EXTRACTED MATERIAL Block Start

What follows belongs to an exercise in optimizing a design on an open flow for small area, a short achievable clock period and few clock cycles per item; a production flow would make more cautious choices. Where RTL was checked, it was by simulation tests only, not by an equivalence proof against the original. Power and IR drop assume default switching activity.

==> module bit_extractor, before the edit <==
module bit_extractor (
    input  logic        clk,
    input  logic        run,
    input  logic        activate,
    input  logic [3:0]  bw,          
    input  logic [15:0] num_in,      
    input  logic        in_valid,
    input  logic [31:0] in_data,
    output logic        in_ready,
    output logic        out_valid,
    output logic [7:0]  out_value,
    input  logic        out_ready
);
    logic [31:0] w;
    logic [9:0]  l;
    logic [5:0]  p;
    logic [15:0] rem;        
    logic        f1;         
    logic        f2;         
    logic        rem_nz;
    logic        rem_gt1;
    logic        rem_gt2;
    logic        pop;
    logic        load;
    logic [5:0]  p_pop;      
    logic [5:0]  p_sel;
    logic [5:0]  t2;         
    logic        f2_pop;     
    logic        need_pop;
    logic        need_stay;
    logic [7:0]  mask;
    logic [41:0] win;
    logic [38:0] s32;
    logic [22:0] s16;
    logic [14:0] s8;
    logic [10:0] s4;
    logic [8:0]  s2;
    logic [7:0]  s1;
    assign rem_nz  = (rem != 16'd0);
    assign rem_gt1 = (rem[15:1] != 15'd0);
    assign rem_gt2 = rem_gt1 && (rem != 16'd2);
    assign out_valid = rem_nz && !f1;
    assign pop       = out_valid && out_ready;
    assign load = in_valid && in_ready;
    assign p_pop  = p + {2'd0, bw};
    assign t2     = 6'd42 - {1'b0, bw, 1'b0};
    assign f2_pop = (p_pop > t2);
    assign need_pop  = rem_gt2 ? (f2_pop && p_pop[5]) : (rem_gt1 && f2);
    assign need_stay = rem_gt1 ? (f1 || (f2 && p[5])) : (rem_nz && f1);
    assign p_sel = pop ? p_pop : p;
    always_comb begin
        for (int i = 0; i < 8; i++) mask[i] = (i < bw);
    end
    assign win = {w, l};
    assign out_value = s1 & mask;
    always_comb begin
        for (int i = 0; i < 39; i++) s32[i] = (p[5] && i < 10) ? win[i+32] : win[i];
        for (int i = 0; i < 23; i++) s16[i] = p[4] ? s32[i+16] : s32[i];
        for (int i = 0; i < 15; i++) s8[i]  = p[3] ? s16[i+8]  : s16[i];
        for (int i = 0; i < 11; i++) s4[i]  = p[2] ? s8[i+4]   : s8[i];
        for (int i = 0; i < 9; i++)  s2[i]  = p[1] ? s4[i+2]   : s4[i];
        for (int i = 0; i < 8; i++)  s1[i]  = p[0] ? s2[i+1]   : s2[i];
    end
    always_ff @(posedge clk) begin
        if (!run) begin
            p         <= 6'd42;
            rem       <= num_in;
            f1        <= 1'b1;
            f2        <= 1'b1;
            in_ready  <= activate && (num_in != 16'd0);
        end else begin
            p         <= {p_sel[5] && !load, p_sel[4:0]};
            f1        <= !load && (pop ? f2 : f1);
            f2        <= !load && (pop ? f2_pop : f2);
            in_ready  <= activate && !load && (pop ? need_pop : need_stay);
            if (pop) begin
                rem <= rem - 16'd1;
            end
        end
        if (load) begin
            w <= in_data;
            l <= w[31:22];
        end
    end
endmodule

EXTRACTED MATERIAL Block End

**TASK INSTRUCTIONS:** Look through the entries for the string "mask". Every line that has it belongs in the answer.

**REPLY TO THE EXERCISE:**
    logic [7:0]  mask;
        for (int i = 0; i < 8; i++) mask[i] = (i < bw);
    assign out_value = s1 & mask;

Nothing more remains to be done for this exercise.